§ **Problem to work on**
Identify and pull out each line of the entries in which "remainder" occurs.

§ **Data extracts**
+ + + +

===== src/hw/rtl/epoch_seconds_to_utc_date_unit_assert.svh =====
// Assertion macros for the epoch seconds to UTC date unit.
// Included by the modules that carry checks; needs nothing else.
`ifndef EPOCH_SECONDS_TO_UTC_DATE_UNIT_ASSERT_SVH
`define EPOCH_SECONDS_TO_UTC_DATE_UNIT_ASSERT_SVH

`ifndef ASSERT_OFF
// Same-cycle implication.
`define ESUD_ASSERT_IMP(lbl, clk, rst, ante, cons) \
   lbl: assert property (@(posedge clk) disable iff (rst) (ante) |-> (cons)) \
      else $error("same-cycle check failed");
// Next-cycle implication.
`define ESUD_ASSERT_NXT(lbl, clk, rst, ante, cons) \
   lbl: assert property (@(posedge clk) disable iff (rst) (ante) |=> (cons)) \
      else $error("next-cycle check failed");
`else
`define ESUD_ASSERT_IMP(lbl, clk, rst, ante, cons)
`define ESUD_ASSERT_NXT(lbl, clk, rst, ante, cons)
`endif

`endif


===== src/hw/rtl/esud_pkg.sv =====
// Shared types, constants and tables for the epoch seconds to UTC date unit.
// Used by the microcode ROM, the sequencer, the datapath and the top level.
package esud_pkg;

   localparam int unsigned PC_W = 5;

   localparam logic [16:0] SECS_PER_DAY  = 17'd86400;
   localparam logic [16:0] DAYS_PER_CYC  = 17'd1461;
   localparam logic [16:0] DAYS_PER_WEEK = 17'd7;
   localparam logic [16:0] SECS_PER_HOUR = 17'd3600;
   localparam logic [16:0] SECS_PER_MIN  = 17'd60;

   // Reciprocals scaled by 2^32; the quotient estimate is low by at most one.
   localparam logic [31:0] RECIP_DAY  = 32'(64'h1_0000_0000 / SECS_PER_DAY);
   localparam logic [31:0] RECIP_CYC  = 32'(64'h1_0000_0000 / DAYS_PER_CYC);
   localparam logic [31:0] RECIP_WEEK = 32'(64'h1_0000_0000 / DAYS_PER_WEEK);
   localparam logic [31:0] RECIP_HOUR = 32'(64'h1_0000_0000 / SECS_PER_HOUR);
   localparam logic [31:0] RECIP_MIN  = 32'(64'h1_0000_0000 / SECS_PER_MIN);

   localparam logic [7:0]  BASE_YEAR     = 8'd70;
   localparam logic [31:0] BASE_WEEKDAY  = 32'd4;
   localparam logic [10:0] DAYS_COMMON   = 11'd365;
   localparam logic [10:0] DAYS_LEAP     = 11'd366;
   localparam logic [3:0]  MONTHS        = 4'd12;

   localparam logic [PC_W-1:0] STEP_MSRCH = 5'd19;
   localparam logic [PC_W-1:0] STEP_EMIT  = 5'd21;

   typedef enum logic [3:0] {
      OP_JNEG  = 4'd0,
      OP_MULQ  = 4'd1,
      OP_MULR  = 4'd2,
      OP_FIX   = 4'd3,
      OP_YSUB  = 4'd4,
      OP_YLEAP = 4'd5,
      OP_MSRCH = 4'd6,
      OP_MDONE = 4'd7,
      OP_EMIT  = 4'd8
   } op_type;

   typedef enum logic [2:0] {
      DIV_DAY  = 3'd0,
      DIV_CYC  = 3'd1,
      DIV_WEEK = 3'd2,
      DIV_HOUR = 3'd3,
      DIV_MIN  = 3'd4
   } div_type;

   typedef enum logic [1:0] {
      SEQ_NEXT = 2'd0,
      SEQ_JUMP = 2'd1,
      SEQ_END  = 2'd2
   } seq_type;

   typedef struct packed {
      op_type          op;
      div_type         div;
      seq_type         seq;
      logic [PC_W-1:0] target;
   } uword_type;

   typedef struct packed {
      logic load;
      logic step_en;
   } dp_ctrl_type;

   localparam logic [8:0] START_COMMON [13] = '{
      9'd0, 9'd31, 9'd59, 9'd90, 9'd120, 9'd151, 9'd181,
      9'd212, 9'd243, 9'd273, 9'd304, 9'd334, 9'd365
   };
   localparam logic [8:0] START_LEAP [13] = '{
      9'd0, 9'd31, 9'd60, 9'd91, 9'd121, 9'd152, 9'd182,
      9'd213, 9'd244, 9'd274, 9'd305, 9'd335, 9'd366
   };

   function automatic uword_type make_uword(op_type op, div_type div, seq_type seq,
                                            logic [PC_W-1:0] target);
      uword_type w;
      w.op     = op;
      w.div    = div;
      w.seq    = seq;
      w.target = target;
      return w;
   endfunction

   // First day of year (zero-based) of a month; entry 12 is the year length.
   function automatic logic [8:0] month_start(logic leap, logic [3:0] idx);
      logic [8:0] v;
      v = 9'd0;
      if (idx <= MONTHS) begin
         v = leap ? START_LEAP[idx] : START_COMMON[idx];
      end
      return v;
   endfunction

   function automatic logic [16:0] div_const(div_type div);
      logic [16:0] d;
      unique case (div)
         DIV_DAY:  d = SECS_PER_DAY;
         DIV_CYC:  d = DAYS_PER_CYC;
         DIV_WEEK: d = DAYS_PER_WEEK;
         DIV_HOUR: d = SECS_PER_HOUR;
         DIV_MIN:  d = SECS_PER_MIN;
         default:  d = SECS_PER_MIN;
      endcase
      return d;
   endfunction

   function automatic logic [31:0] div_recip(div_type div);
      logic [31:0] m;
      unique case (div)
         DIV_DAY:  m = RECIP_DAY;
         DIV_CYC:  m = RECIP_CYC;
         DIV_WEEK: m = RECIP_WEEK;
         DIV_HOUR: m = RECIP_HOUR;
         DIV_MIN:  m = RECIP_MIN;
         default:  m = RECIP_MIN;
      endcase
      return m;
   endfunction

endpackage


===== src/hw/rtl/esud_rom.sv =====
// Microcode ROM: one control word per program step.
// Depends on esud_pkg for the control word layout and step names.
module esud_rom (
   input  logic [esud_pkg::PC_W-1:0] pc,
   output esud_pkg::uword_type       uword
);

   always_comb begin
      unique case (pc)
         5'd0:  uword = esud_pkg::make_uword(esud_pkg::OP_JNEG, esud_pkg::DIV_DAY,
                                            esud_pkg::SEQ_JUMP, esud_pkg::STEP_EMIT);
         5'd1:  uword = esud_pkg::make_uword(esud_pkg::OP_MULQ, esud_pkg::DIV_DAY,
                                            esud_pkg::SEQ_NEXT, '0);
         5'd2:  uword = esud_pkg::make_uword(esud_pkg::OP_MULR, esud_pkg::DIV_DAY,
                                            esud_pkg::SEQ_NEXT, '0);
         5'd3:  uword = esud_pkg::make_uword(esud_pkg::OP_FIX, esud_pkg::DIV_DAY,
                                            esud_pkg::SEQ_NEXT, '0);
         5'd4:  uword = esud_pkg::make_uword(esud_pkg::OP_MULQ, esud_pkg::DIV_CYC,
                                            esud_pkg::SEQ_NEXT, '0);
         5'd5:  uword = esud_pkg::make_uword(esud_pkg::OP_MULR, esud_pkg::DIV_CYC,
                                            esud_pkg::SEQ_NEXT, '0);
         5'd6:  uword = esud_pkg::make_uword(esud_pkg::OP_FIX, esud_pkg::DIV_CYC,
                                            esud_pkg::SEQ_NEXT, '0);
         5'd7:  uword = esud_pkg::make_uword(esud_pkg::OP_MULQ, esud_pkg::DIV_WEEK,
                                            esud_pkg::SEQ_NEXT, '0);
         5'd8:  uword = esud_pkg::make_uword(esud_pkg::OP_MULR, esud_pkg::DIV_WEEK,
                                            esud_pkg::SEQ_NEXT, '0);
         5'd9:  uword = esud_pkg::make_uword(esud_pkg::OP_FIX, esud_pkg::DIV_WEEK,
                                            esud_pkg::SEQ_NEXT, '0);
         5'd10: uword = esud_pkg::make_uword(esud_pkg::OP_MULQ, esud_pkg::DIV_HOUR,
                                            esud_pkg::SEQ_NEXT, '0);
         5'd11: uword = esud_pkg::make_uword(esud_pkg::OP_MULR, esud_pkg::DIV_HOUR,
                                            esud_pkg::SEQ_NEXT, '0);
         5'd12: uword = esud_pkg::make_uword(esud_pkg::OP_FIX, esud_pkg::DIV_HOUR,
                                            esud_pkg::SEQ_NEXT, '0);
         5'd13: uword = esud_pkg::make_uword(esud_pkg::OP_MULQ, esud_pkg::DIV_MIN,
                                            esud_pkg::SEQ_NEXT, '0);
         5'd14: uword = esud_pkg::make_uword(esud_pkg::OP_MULR, esud_pkg::DIV_MIN,
                                            esud_pkg::SEQ_NEXT, '0);
         5'd15: uword = esud_pkg::make_uword(esud_pkg::OP_FIX, esud_pkg::DIV_MIN,
                                            esud_pkg::SEQ_NEXT, '0);
         5'd16: uword = esud_pkg::make_uword(esud_pkg::OP_YSUB, esud_pkg::DIV_DAY,
                                            esud_pkg::SEQ_JUMP, esud_pkg::STEP_MSRCH);
         5'd17: uword = esud_pkg::make_uword(esud_pkg::OP_YSUB, esud_pkg::DIV_DAY,
                                            esud_pkg::SEQ_JUMP, esud_pkg::STEP_MSRCH);
         5'd18: uword = esud_pkg::make_uword(esud_pkg::OP_YLEAP, esud_pkg::DIV_DAY,
                                            esud_pkg::SEQ_NEXT, '0);
         5'd19: uword = esud_pkg::make_uword(esud_pkg::OP_MSRCH, esud_pkg::DIV_DAY,
                                            esud_pkg::SEQ_JUMP, esud_pkg::STEP_MSRCH);
         5'd20: uword = esud_pkg::make_uword(esud_pkg::OP_MDONE, esud_pkg::DIV_DAY,
                                            esud_pkg::SEQ_NEXT, '0);
         5'd21: uword = esud_pkg::make_uword(esud_pkg::OP_EMIT, esud_pkg::DIV_DAY,
                                            esud_pkg::SEQ_END, '0);
         default: uword = esud_pkg::make_uword(esud_pkg::OP_EMIT, esud_pkg::DIV_DAY,
                                              esud_pkg::SEQ_END, '0);
      endcase
   end

endmodule


===== src/hw/rtl/esud_seq.sv =====
// Sequencer: step counter, conditional jumps and the request/result handshake.
// Depends on esud_pkg and the assertion macro header.
`include "epoch_seconds_to_utc_date_unit_assert.svh"

module esud_seq (
   input  logic                      clock,
   input  logic                      reset,
   input  logic                      req_tvalid,
   output logic                      req_tready,
   output logic                      rsp_tvalid,
   input  logic                      rsp_tready,
   input  esud_pkg::uword_type       uword,
   input  logic                      cond,
   output logic [esud_pkg::PC_W-1:0] pc,
   output esud_pkg::dp_ctrl_type     ctrl
);

   logic                      busy_ff, busy_in;
   logic                      rsp_valid_ff, rsp_valid_in;
   logic [esud_pkg::PC_W-1:0] pc_ff, pc_in;
   logic                      load;
   logic                      out_free;
   logic                      step_en;
   logic                      emit_fire;

   assign load      = req_tvalid && !busy_ff;
   assign out_free  = !rsp_valid_ff || rsp_tready;
   // The final step waits until the result register can take a new result.
   assign step_en   = busy_ff && ((uword.seq != esud_pkg::SEQ_END) || out_free);
   assign emit_fire = step_en && (uword.seq == esud_pkg::SEQ_END);

   always_comb begin
      pc_in   = pc_ff;
      busy_in = busy_ff;
      if (load) begin
         pc_in   = '0;
         busy_in = 1'b1;
      end else if (step_en) begin
         unique case (uword.seq)
            esud_pkg::SEQ_NEXT: pc_in = pc_ff + 1'b1;
            esud_pkg::SEQ_JUMP: pc_in = cond ? uword.target : pc_ff + 1'b1;
            esud_pkg::SEQ_END:  busy_in = 1'b0;
            default:            busy_in = 1'b0;
         endcase
      end
   end

   assign rsp_valid_in = (rsp_valid_ff && !rsp_tready) || emit_fire;

   always_ff @(posedge clock) begin
      if (reset) begin
         busy_ff      <= 1'b0;
         rsp_valid_ff <= 1'b0;
         pc_ff        <= '0;
      end else begin
         busy_ff      <= busy_in;
         rsp_valid_ff <= rsp_valid_in;
         pc_ff        <= pc_in;
      end
   end

   assign req_tready   = !busy_ff;
   assign rsp_tvalid   = rsp_valid_ff;
   assign pc           = pc_ff;
   assign ctrl.load    = load;
   assign ctrl.step_en = step_en;

   `ESUD_ASSERT_NXT(a_load_starts, clock, reset, load, busy_ff && (pc_ff == '0))
   `ESUD_ASSERT_NXT(a_emit_ends, clock, reset, emit_fire, rsp_valid_ff && !busy_ff)
   `ESUD_ASSERT_IMP(a_pc_in_program, clock, reset, busy_ff, pc_ff <= esud_pkg::STEP_EMIT)

endmodule


===== src/hw/rtl/esud_dpath.sv =====
// Datapath: shared 32x32 multiplier for the constant divisions, year and month
// stepping, and the result register. Depends on esud_pkg and the macro header.
`include "epoch_seconds_to_utc_date_unit_assert.svh"

module esud_dpath (
   input  logic                  clock,
   input  logic                  reset,
   input  logic [31:0]           req_tdata,
   input  esud_pkg::uword_type   uword,
   input  esud_pkg::dp_ctrl_type ctrl,
   output logic                  cond,
   output logic [47:0]           rsp_tdata,
   output logic                  rsp_tuser
);

   logic [31:0] x_ff, q_ff, r_ff;
   logic        neg_ff;
   logic [14:0] days_ff;
   logic [16:0] sod_ff;
   logic [7:0]  year_ff;
   logic [10:0] dic_ff;
   logic        leap_ff;
   logic [3:0]  mon_ff;
   logic [4:0]  mday_ff;
   logic [2:0]  wday_ff;
   logic [4:0]  hour_ff;
   logic [5:0]  min_ff;
   logic [5:0]  sec_ff;
   logic [47:0] rsp_tdata_ff;
   logic        rsp_tuser_ff;

   logic [16:0] dconst;
   logic [31:0] dconst32;
   logic [31:0] mul_a, mul_b;
   logic [63:0] prod;
   logic        fix_ge;
   logic [31:0] q_fix, r_fix;
   logic [3:0]  mon_m1;
   logic [8:0]  start_cur, start_prev;
   logic        msrch_go;

   assign dconst   = esud_pkg::div_const(uword.div);
   assign dconst32 = 32'(dconst);

   // Pass one estimates the quotient, pass two forms the remainder.
   assign mul_a = (uword.op == esud_pkg::OP_MULR) ? q_ff : x_ff;
   assign mul_b = (uword.op == esud_pkg::OP_MULR) ? dconst32 : esud_pkg::div_recip(uword.div);
   assign prod  = 64'(mul_a) * 64'(mul_b);

   assign fix_ge = r_ff >= dconst32;
   assign q_fix  = fix_ge ? q_ff + 32'd1 : q_ff;
   assign r_fix  = fix_ge ? r_ff - dconst32 : r_ff;

   assign mon_m1     = mon_ff - 4'd1;
   assign start_cur  = esud_pkg::month_start(leap_ff, mon_ff);
   assign start_prev = esud_pkg::month_start(leap_ff, mon_m1);
   assign msrch_go   = (mon_ff < esud_pkg::MONTHS) && (11'(start_cur) <= dic_ff);

   always_comb begin
      unique case (uword.op)
         esud_pkg::OP_JNEG:  cond = neg_ff;
         esud_pkg::OP_YSUB:  cond = dic_ff < esud_pkg::DAYS_COMMON;
         esud_pkg::OP_MSRCH: cond = msrch_go;
         default:            cond = 1'b0;
      endcase
   end

   always_ff @(posedge clock) begin
      if (ctrl.load) begin
         x_ff   <= req_tdata;
         neg_ff <= req_tdata[31];
      end else if (ctrl.step_en) begin
         unique case (uword.op)
            esud_pkg::OP_MULQ: q_ff <= prod[63:32];
            esud_pkg::OP_MULR: r_ff <= x_ff - prod[31:0];
            esud_pkg::OP_FIX: begin
               unique case (uword.div)
                  esud_pkg::DIV_DAY: begin
                     days_ff <= q_fix[14:0];
                     sod_ff  <= r_fix[16:0];
                     x_ff    <= q_fix;
                  end
                  esud_pkg::DIV_CYC: begin
                     year_ff <= {q_fix[5:0], 2'b00} + esud_pkg::BASE_YEAR;
                     dic_ff  <= r_fix[10:0];
                     leap_ff <= 1'b0;
                     mon_ff  <= 4'd1;
                     x_ff    <= 32'(days_ff) + esud_pkg::BASE_WEEKDAY;
                  end
                  esud_pkg::DIV_WEEK: begin
                     wday_ff <= r_fix[2:0];
                     x_ff    <= 32'(sod_ff);
                  end
                  esud_pkg::DIV_HOUR: begin
                     hour_ff <= q_fix[4:0];
                     x_ff    <= r_fix;
                  end
                  esud_pkg::DIV_MIN: begin
                     min_ff <= q_fix[5:0];
                     sec_ff <= r_fix[5:0];
                  end
                  default: ;
               endcase
            end
            esud_pkg::OP_YSUB: begin
               if (dic_ff >= esud_pkg::DAYS_COMMON) begin
                  dic_ff  <= dic_ff - esud_pkg::DAYS_COMMON;
                  year_ff <= year_ff + 8'd1;
               end
            end
            esud_pkg::OP_YLEAP: begin
               // Third year of the cycle is the leap year.
               if (dic_ff >= esud_pkg::DAYS_LEAP) begin
                  dic_ff  <= dic_ff - esud_pkg::DAYS_LEAP;
                  year_ff <= year_ff + 8'd1;
               end else begin
                  leap_ff <= 1'b1;
               end
            end
            esud_pkg::OP_MSRCH: begin
               if (msrch_go) begin
                  mon_ff <= mon_ff + 4'd1;
               end
            end
            esud_pkg::OP_MDONE: begin
               mon_ff  <= mon_m1;
               mday_ff <= 5'(dic_ff[8:0] - start_prev + 9'd1);
            end
            esud_pkg::OP_EMIT: begin
               if (neg_ff) begin
                  rsp_tdata_ff <= '0;
               end else begin
                  rsp_tdata_ff <= {2'b00, sec_ff, min_ff, hour_ff, wday_ff, dic_ff[8:0],
                                   mday_ff, mon_ff, year_ff};
               end
               rsp_tuser_ff <= !neg_ff;
            end
            default: ;
         endcase
      end
   end

   assign rsp_tdata = rsp_tdata_ff;
   assign rsp_tuser = rsp_tuser_ff;

   `ESUD_ASSERT_IMP(a_fix_one_step, clock, reset, ctrl.step_en && (uword.op == esud_pkg::OP_FIX), r_ff < (dconst32 + dconst32))
   `ESUD_ASSERT_IMP(a_msrch_month, clock, reset, ctrl.step_en && (uword.op == esud_pkg::OP_MSRCH), (mon_ff != 4'd0) && (mon_ff <= esud_pkg::MONTHS))
   `ESUD_ASSERT_NXT(a_emit_year, clock, reset, ctrl.step_en && (uword.op == esud_pkg::OP_EMIT) && !neg_ff, rsp_tuser_ff && (rsp_tdata_ff[7:0] >= esud_pkg::BASE_YEAR))

endmodule


===== src/hw/rtl/epoch_seconds_to_utc_date_unit.sv =====
// Converts a signed 32-bit count of seconds since 1970-01-01 00:00 UTC into
// broken-down UTC calendar time. A small microcoded sequencer steps a datapath
// built around one shared 32x32 multiplier: each constant division (by seconds
// per day, days per four-year cycle, seven, 3600 and 60) is done as a
// reciprocal multiply, a remainder and one correction, then the year is settled
// in up to three steps and the month is found by a search that checks one table
// entry per cycle. How long a non-negative request runs depends on the year
// steps and the month search; a negative request goes straight to the result
// step and yields valid_res = 0 with all fields zero. One request is worked on
// at a time; a finished result waits in its own register, so the next request
// is accepted while it is still unread.
module epoch_seconds_to_utc_date_unit (
   input  logic        clock,
   input  logic        reset,
   input  logic        req_tvalid,
   output logic        req_tready,
   input  logic [31:0] req_tdata,   // [31:0] epoch_seconds
   output logic        rsp_tvalid,
   input  logic        rsp_tready,
   // [7:0] years_since_1900, [11:8] month_index, [16:12] day_of_month,
   // [25:17] day_of_year, [28:26] weekday, [33:29] hour_of_day,
   // [39:34] minute_of_hour, [45:40] second_of_minute, [47:46] zero
   output logic [47:0] rsp_tdata,
   output logic        rsp_tuser    // [0] valid_res
);

   logic [esud_pkg::PC_W-1:0] pc;
   esud_pkg::uword_type       uword;
   esud_pkg::dp_ctrl_type     ctrl;
   logic                      cond;

   esud_rom u_rom (
      .pc    (pc),
      .uword (uword)
   );

   esud_seq u_seq (
      .clock      (clock),
      .reset      (reset),
      .req_tvalid (req_tvalid),
      .req_tready (req_tready),
      .rsp_tvalid (rsp_tvalid),
      .rsp_tready (rsp_tready),
      .uword      (uword),
      .cond       (cond),
      .pc         (pc),
      .ctrl       (ctrl)
   );

   esud_dpath u_dpath (
      .clock     (clock),
      .reset     (reset),
      .req_tdata (req_tdata),
      .uword     (uword),
      .ctrl      (ctrl),
      .cond      (cond),
      .rsp_tdata (rsp_tdata),
      .rsp_tuser (rsp_tuser)
   );

endmodule


===== config.mk =====
export PLATFORM = sky130hd
export DESIGN_NAME = epoch_seconds_to_utc_date_unit
export DESIGN_NICKNAME = d
export VERILOG_FILES = /design/src/hw/rtl/esud_pkg.sv /design/src/hw/rtl/esud_rom.sv /design/src/hw/rtl/esud_seq.sv /design/src/hw/rtl/esud_dpath.sv /design/src/hw/rtl/epoch_seconds_to_utc_date_unit.sv
export VERILOG_INCLUDE_DIRS = /design/src /design/src/hw/rtl
export SDC_FILE = /design/constraint.sdc
export NUM_CORES = 2
export LEC_CHECK = 0
export BUFFER_PORTS_ARGS = -buffer_cell sky130_fd_sc_hd__buf_2
export CAP_MARGIN = 20
export CORE_ASPECT_RATIO = 1.25
export CORE_MARGIN = 2
export CORE_UTILIZATION = 43
export DETAILED_ROUTE_END_ITERATION = 12
export PLACE_DENSITY = 0.6
export REMOVE_ABC_BUFFERS = 1
export SYNTH_ARGS = -nofsm -noshare
export SYNTH_HDL_FRONTEND = slang
export SYNTH_SLANG_ARGS = --single-unit
export TNS_END_PERCENT = 30

===== constraint.sdc =====
create_clock -name clock -period 10.3 [get_ports clock]
set_input_delay 1.545 -clock clock [delete_from_list [all_inputs] [get_ports clock]]
set_output_delay 1.545 -clock clock [all_outputs]
set_load 0.03 [all_outputs]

+ + + +

§ **Your solution**
   // Pass one estimates the quotient, pass two forms the remainder.
// reciprocal multiply, a remainder and one correction, then the year is settled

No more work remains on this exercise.